* **Aim of the task**
Start with the first line of the material. Repeat each line exactly through the one that contains "4_1_cts: m_rdata[0] / -480 / 4".

* **Listed records**
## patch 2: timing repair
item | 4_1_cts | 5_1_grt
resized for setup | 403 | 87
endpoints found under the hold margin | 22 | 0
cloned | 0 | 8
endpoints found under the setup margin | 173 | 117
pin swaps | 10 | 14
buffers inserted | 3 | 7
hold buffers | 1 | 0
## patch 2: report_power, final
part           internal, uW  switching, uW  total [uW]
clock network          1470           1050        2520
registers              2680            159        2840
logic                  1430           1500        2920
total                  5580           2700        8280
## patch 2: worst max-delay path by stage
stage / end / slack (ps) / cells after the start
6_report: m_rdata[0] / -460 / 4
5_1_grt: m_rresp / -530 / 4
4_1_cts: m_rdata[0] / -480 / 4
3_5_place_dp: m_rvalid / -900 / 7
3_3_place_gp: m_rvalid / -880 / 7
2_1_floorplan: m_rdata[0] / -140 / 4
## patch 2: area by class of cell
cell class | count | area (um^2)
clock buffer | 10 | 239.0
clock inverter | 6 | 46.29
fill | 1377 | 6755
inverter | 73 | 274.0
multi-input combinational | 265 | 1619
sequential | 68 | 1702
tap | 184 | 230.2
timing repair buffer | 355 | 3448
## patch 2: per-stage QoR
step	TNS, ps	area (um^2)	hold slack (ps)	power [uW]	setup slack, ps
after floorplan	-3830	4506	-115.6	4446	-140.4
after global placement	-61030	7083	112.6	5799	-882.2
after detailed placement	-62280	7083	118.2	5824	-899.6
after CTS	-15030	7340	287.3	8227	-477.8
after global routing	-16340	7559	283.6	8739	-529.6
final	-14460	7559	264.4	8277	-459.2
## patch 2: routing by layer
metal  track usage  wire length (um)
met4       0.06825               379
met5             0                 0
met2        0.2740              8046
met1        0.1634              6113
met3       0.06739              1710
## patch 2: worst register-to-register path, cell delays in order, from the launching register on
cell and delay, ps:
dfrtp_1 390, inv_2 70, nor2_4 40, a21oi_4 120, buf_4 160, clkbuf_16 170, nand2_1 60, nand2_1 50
--- src/rtl/fetch_ctrl.sv ---
// Instruction-fetch sequencer. Drives the PC unit, reads instruction memory
// over a req/ack handshake and hands words to decode over valid/ready.
//
// Handshakes:
//   memory : O_mem_req rises with O_mem_addr and both stay stable until a
//            rising edge samples I_mem_ack=1; I_mem_data is taken in that
//            same cycle and O_mem_req drops on that edge. Ack is ignored
//            while O_mem_req=0.
//   decode : O_instr_valid rises with O_instr and both stay stable until a
//            rising edge samples I_instr_ready=1 (the transfer edge); valid
//            drops on that edge. Ready may be high before valid.
//
// A branch pulse may arrive in any state. It marks a redirect as pending
// with the latest target; the redirect is applied at the next S_ADV as a
// PC load. A word whose memory ack lands while a redirect is pending is
// discarded, since it belongs to the old instruction stream.
module fetch_ctrl
  import fetch_ctrl_pkg::*;
#(
  parameter int         ADDR_W  = 16,
  parameter int         DATA_W  = 16,
  parameter logic [3:0] HALT_OP = fetch_ctrl_pkg::HALT_OP
) (
  input  logic              I_clk,
  input  logic              I_rst,
  // PC unit
  input  logic [ADDR_W-1:0] I_pc,
  output logic [1:0]        O_pc_opcode,
  output logic [ADDR_W-1:0] O_pc_next,
  // Instruction memory
  output logic              O_mem_req,
  output logic [ADDR_W-1:0] O_mem_addr,
  input  logic              I_mem_ack,
  input  logic [DATA_W-1:0] I_mem_data,
  // Decode
  output logic [DATA_W-1:0] O_instr,
  output logic              O_instr_valid,
  input  logic              I_instr_ready,
  // Redirect
  input  logic              I_branch_en,
  input  logic [ADDR_W-1:0] I_branch_target,
  // Status
  output logic              O_halted,
  output logic [15:0]       O_fetch_count,
  output state_t            O_dbg_state
);

  // ---------------------------------------------------------------------
  // State and branch bookkeeping
  // ---------------------------------------------------------------------
  state_t            state;
  state_t            state_d;

  logic              br_pending;
  logic [ADDR_W-1:0] br_target;

  // A pulse in the current cycle counts as pending immediately, and its
  // target takes precedence over an older latched one (latest wins).
  logic              br_eff;
  logic [ADDR_W-1:0] br_target_eff;

  // Handshake events seen at the coming rising edge.
  logic              mem_done;
  logic              handoff;
  logic              halt_hit;

  assign br_eff        = br_pending | I_branch_en;
  assign br_target_eff = I_branch_en ? I_branch_target : br_target;

  assign mem_done = (state == S_REQ) && O_mem_req && I_mem_ack;
  assign handoff  = (state == S_OUT) && I_instr_ready;
  assign halt_hit = is_halt_op(O_instr[DATA_W-1 -: 4], HALT_OP);

  assign O_dbg_state = state;

  // ---------------------------------------------------------------------
  // Next values of the registered outputs
  // ---------------------------------------------------------------------
  logic [1:0]        pc_opcode_d;
  logic [ADDR_W-1:0] pc_next_d;
  logic              mem_req_d;
  logic [ADDR_W-1:0] mem_addr_d;
  logic [DATA_W-1:0] instr_d;
  logic              instr_valid_d;
  logic              halted_d;
  logic [15:0]       fetch_count_d;

  // State register: every state change happens here.
  always_ff @(posedge I_clk) begin
    if (I_rst) begin
      state <= S_CLR;
    end else begin
      state <= state_d;
    end
  end

  // Next-state selection from the current state and handshake events.
  always_comb begin
    state_d = state;
    case (state)
      S_CLR: begin
        state_d = S_REQ;
      end
      S_REQ: begin
        if (mem_done) begin
          state_d = br_eff ? S_ADV : S_OUT;
        end
      end
      S_OUT: begin
        if (handoff) begin
          state_d = (halt_hit && !br_eff) ? S_HALT : S_ADV;
        end
      end
      S_ADV: begin
        state_d = S_REQ;
      end
      S_HALT: begin
        if (I_branch_en) begin
          state_d = S_ADV;
        end
      end
      default: begin
        state_d = S_CLR;
      end
    endcase
  end

  // Output decode: computes what each registered output holds next cycle.
  always_comb begin
    // The PC opcode is a one-cycle pulse; everything else holds by default.
    pc_opcode_d   = PC_HOLD;
    pc_next_d     = O_pc_next;
    mem_req_d     = O_mem_req;
    mem_addr_d    = O_mem_addr;
    instr_d       = O_instr;
    instr_valid_d = O_instr_valid;
    halted_d      = O_halted;
    fetch_count_d = O_fetch_count;

    case (state)
      S_CLR: begin
        pc_opcode_d = PC_CLR;
      end
      S_REQ: begin
        if (!O_mem_req) begin
          // First cycle in S_REQ: the PC unit has already applied the
          // previous opcode on the falling edge, so I_pc is current.
          mem_req_d  = 1'b1;
          mem_addr_d = I_pc;
        end else if (I_mem_ack) begin
          mem_req_d = 1'b0;
          if (!br_eff) begin
            instr_d       = I_mem_data;
            instr_valid_d = 1'b1;
          end
        end
      end
      S_OUT: begin
        if (I_instr_ready) begin
          instr_valid_d = 1'b0;
          fetch_count_d = O_fetch_count + 16'd1;
          if (halt_hit && !br_eff) begin
            halted_d = 1'b1;
          end
        end
      end
      S_ADV: begin
        if (br_eff) begin
          pc_opcode_d = PC_LOAD;
          pc_next_d   = br_target_eff;
        end else begin
          pc_opcode_d = PC_INC;
        end
      end
      S_HALT: begin
        if (I_branch_en) begin
          halted_d = 1'b0;
        end
      end
      default: begin
        pc_opcode_d = PC_HOLD;
      end
    endcase
  end

  // Output registers: all outputs change only on the rising edge.
  always_ff @(posedge I_clk) begin
    if (I_rst) begin
      O_pc_opcode   <= PC_HOLD;
      O_pc_next     <= '0;
      O_mem_req     <= 1'b0;
      O_mem_addr    <= '0;
      O_instr       <= '0;
      O_instr_valid <= 1'b0;
      O_halted      <= 1'b0;
      O_fetch_count <= '0;
    end else begin
      O_pc_opcode   <= pc_opcode_d;
      O_pc_next     <= pc_next_d;
      O_mem_req     <= mem_req_d;
      O_mem_addr    <= mem_addr_d;
      O_instr       <= instr_d;
      O_instr_valid <= instr_valid_d;
      O_halted      <= halted_d;
      O_fetch_count <= fetch_count_d;
    end
  end

  // Redirect capture: latch every pulse, consume the pending flag in S_ADV.
  // A pulse landing on the S_ADV edge itself is used there, so it must not
  // leave the flag set behind it.
  always_ff @(posedge I_clk) begin
    if (I_rst) begin
      br_pending <= 1'b0;
      br_target  <= '0;
    end else begin
      if (I_branch_en) begin
        br_target <= I_branch_target;
      end
      if (state == S_ADV) begin
        br_pending <= 1'b0;
      end else if (I_branch_en) begin
        br_pending <= 1'b1;
      end
    end
  end

endmodule

--- config.mk ---
export PLATFORM = sky130hd
export DESIGN_NAME = fetch_ctrl
export DESIGN_NICKNAME = d
export VERILOG_FILES = /design/src/rtl/fetch_ctrl_pkg.sv /design/src/rtl/fetch_ctrl.sv
export SDC_FILE = /design/constraint.sdc
export NUM_CORES = 1
export LEC_CHECK = 0
export CAP_MARGIN = 10
export CELL_PAD_IN_SITES_DETAIL_PLACEMENT = 1
export CELL_PAD_IN_SITES_GLOBAL_PLACEMENT = 1
export CORE_AREA = 3 3 137 86
export DETAILED_ROUTE_END_ITERATION = 7
export DIE_AREA = 0 0 140 89
export PLACE_DENSITY = 0.8
export SLEW_MARGIN = 25
export SYNTH_ARGS = -nofsm -noshare
export SYNTH_HDL_FRONTEND = slang
export SYNTH_SLANG_ARGS = --single-unit
--- constraint.sdc ---
create_clock -name I_clk -period 2.2 [get_ports I_clk]
set_input_delay 0.66 -clock I_clk [delete_from_list [all_inputs] [get_ports I_clk]]
set_output_delay 0.66 -clock I_clk [all_outputs]
set_load 0.05 [all_outputs]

* **Task answer**
## patch 2: timing repair
item | 4_1_cts | 5_1_grt
resized for setup | 403 | 87
endpoints found under the hold margin | 22 | 0
cloned | 0 | 8
endpoints found under the setup margin | 173 | 117
pin swaps | 10 | 14
buffers inserted | 3 | 7
hold buffers | 1 | 0
## patch 2: report_power, final
part           internal, uW  switching, uW  total [uW]
clock network          1470           1050        2520
registers              2680            159        2840
logic                  1430           1500        2920
total                  5580           2700        8280
## patch 2: worst max-delay path by stage
stage / end / slack (ps) / cells after the start
6_report: m_rdata[0] / -460 / 4
5_1_grt: m_rresp / -530 / 4
4_1_cts: m_rdata[0] / -480 / 4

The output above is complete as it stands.